Supplied data —

## src/rtl/pa_risc_pkg.sv

```systemverilog
// Shared PA_RISC loader definitions: state encoding and word geometry.
package pa_risc_pkg;

  localparam int WORD_BYTES = 4;
  localparam int INSTR_W    = 32;

  typedef enum logic [1:0] {
    FILL  = 2'd0,
    WRITE = 2'd1,
    DONE  = 2'd2,
    FAIL  = 2'd3
  } loader_state_t;

endpackage

```

## src/rtl/pa_risc_imem_loader_if.sv

```systemverilog
// Byte-stream input and instruction-memory write port of the boot loader.
// The loader is the slave of the byte stream and drives the memory port.
interface pa_risc_imem_loader_if #(
  parameter int ADDR_WIDTH = 9
);
  import pa_risc_pkg::*;

  logic                  in_valid;
  logic [7:0]            in_data;
  logic                  in_last;
  logic                  in_ready;
  logic                  mem_we;
  logic [ADDR_WIDTH-1:0] mem_addr;
  logic [INSTR_W-1:0]    mem_wdata;

  modport master (
    output in_valid, in_data, in_last,
    input  in_ready, mem_we, mem_addr, mem_wdata
  );

  modport slave (
    input  in_valid, in_data, in_last,
    output in_ready, mem_we, mem_addr, mem_wdata
  );

endinterface

```

## src/rtl/pa_risc_word_packer.sv

```systemverilog
// Big-endian byte-to-word packer. The completed word is presented
// combinationally in the same cycle its final byte is accepted, so the
// caller can register it on that edge. Bytes below the one carrying
// last_in stay zero because the shift register is cleared after each word.
module pa_risc_word_packer
  import pa_risc_pkg::*;
(
  input  logic               clk,
  input  logic               reset,
  input  logic               accept,
  input  logic [7:0]         byte_in,
  input  logic               last_in,
  output logic               word_valid,
  output logic [INSTR_W-1:0] word,
  output logic               word_last
);

  localparam logic [1:0] LAST_IDX = 2'(WORD_BYTES - 1);

  logic [1:0]         idx_reg;
  logic [INSTR_W-1:0] shift_reg;

  // Byte lane k takes the incoming byte when it is the current index.
  generate
    for (genvar gi = 0; gi < WORD_BYTES; gi++) begin : g_lane
      assign word[INSTR_W-1-8*gi -: 8] =
        (idx_reg == 2'(gi)) ? byte_in : shift_reg[INSTR_W-1-8*gi -: 8];
    end
  endgenerate

  assign word_valid = accept && ((idx_reg == LAST_IDX) || last_in);
  assign word_last  = accept && last_in;

  // Advance the byte index and capture partial words; restart after a word.
  always_ff @(posedge clk or posedge reset) begin
    if (reset) begin
      idx_reg   <= '0;
      shift_reg <= '0;
    end else if (accept) begin
      if (word_valid) begin
        idx_reg   <= '0;
        shift_reg <= '0;
      end else begin
        idx_reg   <= idx_reg + 2'd1;
        shift_reg <= word;
      end
    end
  end

endmodule

```

## src/rtl/pa_risc_imem_loader.sv

```systemverilog
// Boot-time instruction-memory loader for the PA_RISC core. Packs a byte
// stream into 32-bit words, writes them from address 0 upward and holds
// the core in reset until the image is complete.
// Optional feature macro: LOADER_CHECKSUM_EN -- the final word is a
// checksum compared against the 32-bit sum of the written words instead
// of being written.
module pa_risc_imem_loader
  import pa_risc_pkg::*;
#(
  parameter int ADDR_WIDTH = 9
) (
  input  logic                  clk,
  input  logic                  reset,
  pa_risc_imem_loader_if.slave  bus,
  output logic                  cpu_reset,
  output logic                  done,
  output logic                  err
);

  localparam logic [ADDR_WIDTH-1:0] LAST_WORD_ADDR = {{(ADDR_WIDTH-2){1'b1}}, 2'b00};
  localparam logic [ADDR_WIDTH-1:0] WORD_STEP      = ADDR_WIDTH'(WORD_BYTES);

  loader_state_t         state_reg, state_next;
  logic                  armed_reg;
  logic [ADDR_WIDTH-1:0] ptr_reg, ptr_next;
  logic                  full_reg, full_next;
  logic                  last_reg, last_next;
  logic [ADDR_WIDTH-1:0] addr_reg, addr_next;
  logic [INSTR_W-1:0]    wdata_reg, wdata_next;
`ifdef LOADER_CHECKSUM_EN
  logic [INSTR_W-1:0]    sum_reg, sum_next;
`endif

  logic               in_ready_int;
  logic               mem_we_int;
  logic               accept;
  logic               word_valid;
  logic [INSTR_W-1:0] word;
  logic               word_last;

  // armed_reg delays in_ready by one edge after reset release.
  assign in_ready_int = armed_reg && (state_reg == FILL);
  assign accept       = bus.in_valid && in_ready_int;

  pa_risc_word_packer u_packer (
    .clk        (clk),
    .reset      (reset),
    .accept     (accept),
    .byte_in    (bus.in_data),
    .last_in    (bus.in_last),
    .word_valid (word_valid),
    .word       (word),
    .word_last  (word_last)
  );

  // State, pointer and write-port registers.
  always_ff @(posedge clk or posedge reset) begin
    if (reset) begin
      state_reg <= FILL;
      armed_reg <= 1'b0;
      ptr_reg   <= '0;
      full_reg  <= 1'b0;
      last_reg  <= 1'b0;
      addr_reg  <= '0;
      wdata_reg <= '0;
`ifdef LOADER_CHECKSUM_EN
      sum_reg   <= '0;
`endif
    end else begin
      state_reg <= state_next;
      armed_reg <= 1'b1;
      ptr_reg   <= ptr_next;
      full_reg  <= full_next;
      last_reg  <= last_next;
      addr_reg  <= addr_next;
      wdata_reg <= wdata_next;
`ifdef LOADER_CHECKSUM_EN
      sum_reg   <= sum_next;
`endif
    end
  end

  // Next-state logic; the pointer saturates at the top word and sets full
  // instead of wrapping back onto address 0.
  always_comb begin
    state_next = state_reg;
    ptr_next   = ptr_reg;
    full_next  = full_reg;
    last_next  = last_reg;
    addr_next  = addr_reg;
    wdata_next = wdata_reg;
    mem_we_int = 1'b0;
`ifdef LOADER_CHECKSUM_EN
    sum_next   = sum_reg;
`endif
    case (state_reg)
      FILL: begin
        if (accept) begin
          if (full_reg) begin
            state_next = FAIL;
          end else if (word_valid) begin
            state_next = WRITE;
            addr_next  = ptr_reg;
            wdata_next = word;
            last_next  = word_last;
          end
        end
      end
      WRITE: begin
`ifdef LOADER_CHECKSUM_EN
        if (last_reg) begin
          state_next = (sum_reg == wdata_reg) ? DONE : FAIL;
        end else begin
          mem_we_int = 1'b1;
          sum_next   = sum_reg + wdata_reg;
          state_next = FILL;
          if (ptr_reg == LAST_WORD_ADDR) full_next = 1'b1;
          else                           ptr_next  = ptr_reg + WORD_STEP;
        end
`else
        mem_we_int = 1'b1;
        state_next = last_reg ? DONE : FILL;
        if (ptr_reg == LAST_WORD_ADDR) full_next = 1'b1;
        else                           ptr_next  = ptr_reg + WORD_STEP;
`endif
      end
      default: begin
        state_next = state_reg;
      end
    endcase
  end

  assign bus.in_ready  = in_ready_int;
  assign bus.mem_we    = mem_we_int;
  assign bus.mem_addr  = addr_reg;
  assign bus.mem_wdata = wdata_reg;
  assign cpu_reset     = (state_reg != DONE);
  assign done          = (state_reg == DONE);
  assign err           = (state_reg == FAIL);

endmodule
```

## src/flat_wrapper.sv

```systemverilog
// flat-port wrapper written by rule: the top's interface ports become plain ports
module pa_risc_imem_loader_flat import pa_risc_pkg::*;
#(
  parameter int ADDR_WIDTH = 9
)
  (clk, reset, cpu_reset, done, err, bus_in_valid, bus_in_data, bus_in_last, bus_in_ready, bus_mem_we, bus_mem_addr, bus_mem_wdata);
  pa_risc_imem_loader_if #(.ADDR_WIDTH(ADDR_WIDTH)) bus_i ();
  input  logic clk;
  input  logic reset;
  output logic cpu_reset;
  output logic done;
  output logic err;
  input wire logic [$bits(bus_i.in_valid)-1:0] bus_in_valid;
  input wire logic [$bits(bus_i.in_data)-1:0] bus_in_data;
  input wire logic [$bits(bus_i.in_last)-1:0] bus_in_last;
  output wire logic [$bits(bus_i.in_ready)-1:0] bus_in_ready;
  output wire logic [$bits(bus_i.mem_we)-1:0] bus_mem_we;
  output wire logic [$bits(bus_i.mem_addr)-1:0] bus_mem_addr;
  output wire logic [$bits(bus_i.mem_wdata)-1:0] bus_mem_wdata;
  assign bus_i.in_valid = bus_in_valid;
  assign bus_i.in_data = bus_in_data;
  assign bus_i.in_last = bus_in_last;
  assign bus_in_ready = bus_i.in_ready;
  assign bus_mem_we = bus_i.mem_we;
  assign bus_mem_addr = bus_i.mem_addr;
  assign bus_mem_wdata = bus_i.mem_wdata;
  pa_risc_imem_loader #(.ADDR_WIDTH(ADDR_WIDTH)) u_core (.clk(clk), .reset(reset), .bus(bus_i), .cpu_reset(cpu_reset), .done(done), .err(err));
endmodule
```

## config.mk

```make
export PLATFORM = sky130hd
export DESIGN_NAME = pa_risc_imem_loader_flat
export DESIGN_NICKNAME = d
export VERILOG_FILES = /design/src/rtl/pa_risc_pkg.sv /design/src/rtl/pa_risc_imem_loader_if.sv /design/src/rtl/pa_risc_word_packer.sv /design/src/rtl/pa_risc_imem_loader.sv /design/src/flat_wrapper.sv
export SDC_FILE = /design/constraint.sdc
export NUM_CORES = 1
export LEC_CHECK = 0
export CORE_MARGIN = 5
export CORE_UTILIZATION = 57
export CTS_CLUSTER_SIZE = 28
export DETAILED_ROUTE_END_ITERATION = 16
export MAX_ROUTING_LAYER = met4
export PLACE_DENSITY = 0.95
export SYNTH_ARGS = -nofsm -noshare
export SYNTH_HDL_FRONTEND = slang
export SYNTH_SLANG_ARGS = --single-unit
export TNS_END_PERCENT = 5
```

## constraint.sdc

```tcl
create_clock -name clk -period 5.2 [get_ports clk]
set_input_delay 0.78 -clock clk [delete_from_list [all_inputs] [get_ports clk]]
set_output_delay 0.78 -clock clk [all_outputs]
set_load 0.02 [all_outputs]
```

==> implementation parameters <==
Parameter                              Value

STA
  Setup clock skew after layout    0.01126 ns
  Period utilisation layout    54.79%
  Slew at the pin closest to its max-slew limit    0.7842 ns
  Fmax    0.3510 GHz
  Min cycle time layout    2.849 ns
  Pins Over Slew Limit    0
  Worst hold margin    0.4922 ns
  Final hold vios    0
  Setup_tns    0 ns
  Final worst slack    2.351 ns
  Relative slew slack    47.66%
  Final count of negative-setup-slack endpoints    0
  Unrepaired setup endpoints after global routing    no

Status
  Result of the run    finished, final reports clean

Logic synthesis
  Library cell occupying the most area in the post-synthesis netlist    sky130_fd_sc_hd__dfrtp_1
  Synthesized flop and latch total    85
  Average cell area after synthesis    14.10 um2
  Most area-consuming cells after synthesis    sky130_fd_sc_hd__dfrtp_1 57%, sky130_fd_sc_hd__mux2_2 19%, sky130_fd_sc_hd__a22o_1 5.9%
  Gate count after technology mapping    264
  Portion of the post-synthesis area used by sequential elements    57.12%
  Number of distinct standard cells referenced by the synthesized netlist    38
  Number of warning messages in the yosys log    0
  Share of Yosys cell area claimed by the top area cell type    57.12%
  Cell Area, Synth    3724 um2

Global route
  Aggregate global routing overflow    0
  Maximum number of pins on one net before global-route repair    48
  Initial antenna violation count    0
  Grt met2 use    30.87%
  Number of global-route vias before repair    2471
  Met1 global-route usage    27.96%
  Total global routing track utilization    20.56%
  Global-route wire length before repair    13.05 mm
  Most used routing layer in global routing    met2
  Met3 global-route usage    3.167%

Routing
  Detailed Routing Iterations Pass 1    4
  Vias after detailed routing    2373
  Antenna-violating nets left    0
  Post-detailed-routing wire length    7.908 mm
  Residual DRC count    0
  DR iter-0 viols    236
  Wire length per cell    19.82 um
  Via-per-instance ratio    5.947

Final layout
  Layout Nets    334
  Utilization after layout    71.27%
  Ant diodes    0
  Area added between synthesis and finish    21.54%
  Count of non-filler cells in the finished layout    399
  Share of final-layout standard cells stronger than drive strength 1    26.71%
  Final non-filler cell area    4526 um2
  FILL cells    411

Floorplanning
  Row Count    29
  Chip width    90.83 um
  Ports    58
  Starting utilization of the core area    58.64%
  Die height    90.83 um
  Core ar.    6350 um2
  Total die area    8249 um2

Clock network
  CTS Hold Buffers Added    0
  Clk slew on worst S/H paths    0.09 ns
  Latest clock arrival within the worst-skew pair    0.35 ns
  TritonCTS clock tree    done
  Maximum level of the CTS H-tree    3
  Number of buffers inserted by post-CTS setup repair    0
  Clock buffer depth    2
  # clock sinks    85
  Clk Tree Root Cell    sky130_fd_sc_hd__clkbuf_8
  Number of gates resized after CTS    0
  Cts bufs inserted    9

Critical path
  Delay contributed by the slowest stage of the critical path    0.71 ns
  CP max FO    10
  Worst-path cell chain    nor2b_1 > clkdlybuf4s50_1
  Library cell contributing the largest single delay on the critical path    sky130_fd_sc_hd__clkdlybuf4s50_1
  Crit-path leading delay family    buffers and inverters
  Required time of the critical path    4.42 ns
  CP Depth    2
  Number of buffer and inverter stages on the critical path    1
  Kind of end point of the critical path    output pin
  Arrival time of data at the critical path endpoint    2.07 ns
  Category of the worst setup path launch point    register
  Worst setup path category    register to output pin
  Cell count of the worst reg-to-reg path    5

Place
  Area after DPL    4292 um2
  Global placer's final weighted congestion    0.8158
  Cell count after placement    383
  Worst slack at placement    2.603 ns
  Post-detailed-placement half-perimeter wirelength    5.320 mm
  IO Port Bufs    55

Pwr
  Peak supply drop    0.3108 mV
  Overall power consumption    2.254 mW
  Leakage dissipation    2.129 nW
  Pwr/cell area    498.1 nW/um2

Worst hold path
  Count of cells along the worst hold path    1
  Hold Path Class    register to register

Run
  Max-cap violation count    0
-- cells in the mapped netlist, drive strengths merged --
master    n
o22a      1
a21o      1
dfrtp    85
clkbuf    6
o21ai     7
and4bb    1
nor3b     1
and4b     1
o2111a    1
and2      2
xnor2     4
nand3     2
or2       1
nor3      1
o2111ai   2
nand4     1
a22o     25
nand2b    1
a221o     1
o211ai    1
mux2     72
ha        5
a21oi     2
buf      10
nand3b    1
inv       5
nor2b     9
conb      2
nor2      6
and3      4
nand2     2
nand4bb   1
-- logic make-up after synthesis --
| kind of cell | Yosys count | share of synthesized area (%) |
|---|---|---|
| xor gates and xnor gates | 4 | 0.9408 |
| buffers and inverters | 21 | 3.159 |
| DFF | 85 | 57.12 |
| AOI/OAI and AO/OA | 41 | 8.770 |
| other | 2 | 0.2017 |
| and+or+nand+nor | 34 | 6.351 |
| adders and majority gates | 5 | 1.680 |
| muxes | 72 | 21.77 |
-- report_power, final --
| group | internal, mW | switching (mW) | total [mW] | leakage [nW] |
|---|---|---|---|---|
| Sequential | 0.841 | 0.127 | 0.969 | 1.14 |
| Clock | 0.298 | 0.236 | 0.534 | 0.120 |
| Combinational | 0.418 | 0.333 | 0.751 | 0.871 |
-- metal layers --
| metal | share of wire [%] | routed length (um) |
|---|---|---|
| met5 | 0 | 0 |
| met1 | 43 | 3438 |
| met2 | 50 | 3932 |
| met3 | 5.0 | 396 |
| met4 | 1.8 | 140 |
-- cell usage in the layout (no fill, tap or decap), drive strengths merged, types with 2 or more instances in the layout --
cell / instances
o2111ai: 2
inv: 4
nor2: 6
buf: 2
o21ai: 7
nor2b: 9
and3: 4
clkinv: 4
a21oi: 2
ha: 5
bufinv: 2
clkbuf: 11
conb: 3
dfrtp: 85
and2: 2
mux2: 72
xnor2: 4
nand2: 2
nand3: 2
clkdlybuf4s50: 55
a22o: 25
-- worst paths after layout --
kind                            slack, ns                  startpoint                             to
worst min-delay path                 0.49      u_core.bus.mem_addr[7]         u_core.bus.mem_addr[7]
worst min register to register       0.49      u_core.bus.mem_addr[7]         u_core.bus.mem_addr[7]
max in group asynchronous            3.36                       reset  u_core.u_packer.shift_reg[18]
min in group asynchronous            0.86                       reset              u_core.ptr_reg[4]
worst max-delay path                 2.35         u_core.state_reg[0]                     bus_mem_we
worst max register to register       2.88  u_core.u_packer.idx_reg[0]       u_core.bus.mem_wdata[24]
-- area by class of cell --
type / count / area, um2 / area share, %
Sequential cell: 85 / 2127 / 47.00
Multi-Input combinational cell: 159 / 1483 / 32.76
Timing Repair Buffer: 57 / 565.5 / 12.50
Clock buffer: 11 / 151.4 / 3.345
Tap cell: 77 / 96.34 / 2.129
Clock inverter: 5 / 82.58 / 1.825
Inverter: 5 / 20.02 / 0.4424
Power figures use the tool's default switching activity.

Exercise instructions —
Filter the records for lines holding the string "usage". Copy each one.

Exercise solution —
  Met1 global-route usage    27.96%
  Met3 global-route usage    3.167%
-- cell usage in the layout (no fill, tap or decap), drive strengths merged, types with 2 or more instances in the layout --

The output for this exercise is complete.